A bit of background: I'm trying to "port" an android app to Windows Phone that calls a non-open web API. Since the API is not open or documented, I used Fiddler, run the app's android version, and snooped the API calls it made.
I'm using Windows.Web.Http.HttpClient as the class of choice since it seems like this will be the class moving on instead of System.Net.Http.HttpClient.

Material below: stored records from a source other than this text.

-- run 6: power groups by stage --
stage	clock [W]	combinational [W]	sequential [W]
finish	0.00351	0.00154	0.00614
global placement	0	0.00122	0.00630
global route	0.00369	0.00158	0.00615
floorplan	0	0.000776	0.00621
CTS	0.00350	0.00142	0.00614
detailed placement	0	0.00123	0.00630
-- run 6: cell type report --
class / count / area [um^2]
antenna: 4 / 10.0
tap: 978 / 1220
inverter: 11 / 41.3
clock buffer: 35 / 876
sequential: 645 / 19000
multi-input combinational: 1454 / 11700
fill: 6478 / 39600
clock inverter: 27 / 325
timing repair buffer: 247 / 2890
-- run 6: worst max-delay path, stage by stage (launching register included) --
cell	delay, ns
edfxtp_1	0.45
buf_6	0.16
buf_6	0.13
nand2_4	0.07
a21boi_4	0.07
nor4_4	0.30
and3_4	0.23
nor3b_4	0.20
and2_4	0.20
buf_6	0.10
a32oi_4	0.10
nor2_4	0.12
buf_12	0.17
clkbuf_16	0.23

Here's the C# code excerpt that I use to generate an HTTP POST request:
HttpBaseProtocolFilter _httpFilter = new HttpBaseProtocolFilter();
HttpClient _httpClient = new HttpClient(_httpFilter);
_httpClient.DefaultRequestHeaders.AcceptEncoding.Clear();
_httpClient.DefaultRequestHeaders.Accept.TryParseAdd("application/xml");
_httpClient.DefaultRequestHeaders.AcceptLanguage.TryParseAdd("en");
_httpClient.DefaultRequestHeaders.Connection.TryParseAdd("Keep-Alive");
_httpClient.DefaultRequestHeaders.Add("message-version", "1");
_httpClient.DefaultRequestHeaders.UserAgent.TryParseAdd("Android|SAMSUNG- SGH-I337|3.3.1");
_httpClient.DefaultRequestHeaders.Cookie.TryParseAdd(cookie); //Some cookie values
Uri uri = new Uri(SOMEURI);
XDocument xd = new XDocument(STUFF_TO_BUILD_XML);
string xd_str = string.Concat(xd.Declaration.ToString(), xd.ToString());
xd_str = xd_str.Replace("\r\n", string.Empty);
xd_str = xd_str.Replace(" ", string.Empty);
HttpRequestMessage req_msg = new HttpRequestMessage(HttpMethod.Post, uri);
HttpStringContent strcnt = new HttpStringContent(xd_str);
req_msg.Content = strcnt;
req_msg.Content.Headers.ContentType = new Windows.Web.Http.Headers.HttpMediaTypeHeaderValue("text/xml; charset=UTF-8");
req_msg.Headers.Host = new Windows.Networking.HostName(SOMEHOSTNAME);
HttpResponseMessage rsp_msg = await _httpClient.SendRequestAsync(req_msg);
Here's the raw text Fiddler sees when making the API call using my code:
POST <HTTPS endpoint> HTTP/1.1
Connection: Keep-Alive
Accept-Encoding: gzip, deflate
Host: <hostname>
Cookie2: Version=1
Accept: application/xml
message-version: 1
User-Agent: Android|SAMSUNG-SGH-I337|3.3.1
Accept-Language: en
Content-Length: 173
Content-Type: text/xml; charset=UTF-8
Cache-Control: no-cache
Cookie: STR1=VAL1; STR2=VAL2
<MESSAGE_IN_XML>
--Response--
HTTP/1.1 401 Unauthorized
Server: Apache-Coyote/1.1
X-Powered-By: Servlet 2.5; JBoss-5.0/JBossWeb-2.1
X-Frame-Options: SAMEORIGIN
Transfer-Encoding: chunked
Date: Fri, 03 Apr 2015 01:18:07 GMT
0
Here's the raw text Fiddler sees when making request via Android app:
POST <HTTPS endpoint> HTTP/1.1
Content-Type: text/xml; charset=UTF-8
Connection: Keep-Alive
accept: application/xml
user-agent: Android|SAMSUNG-SGH-I337|3.4
message-version: 1
Accept-Language: en
Content-Length: 173
Host: <hostname>
Cookie: STR1=VAL1; STR2=VAL2
Cookie2: $Version=1
<MESSAGE_IN_XML>
--response--
HTTP/1.1 200 OK
Server: Apache-Coyote/1.1
X-Powered-By: Servlet 2.5; JBoss-5.0/JBossWeb-2.1
X-Frame-Options: SAMEORIGIN
Content-Type: application/xml;charset=utf-8
Date: Fri, 03 Apr 2015 01:08:22 GMT
Content-Length: 364
<MESSAGE_IN_XML>
See, from Fiddler's output, the only difference I see is in the header, the Accept-Encoding and Cache-Control entries. Is there a way to NOT send them? Or am I missing something here?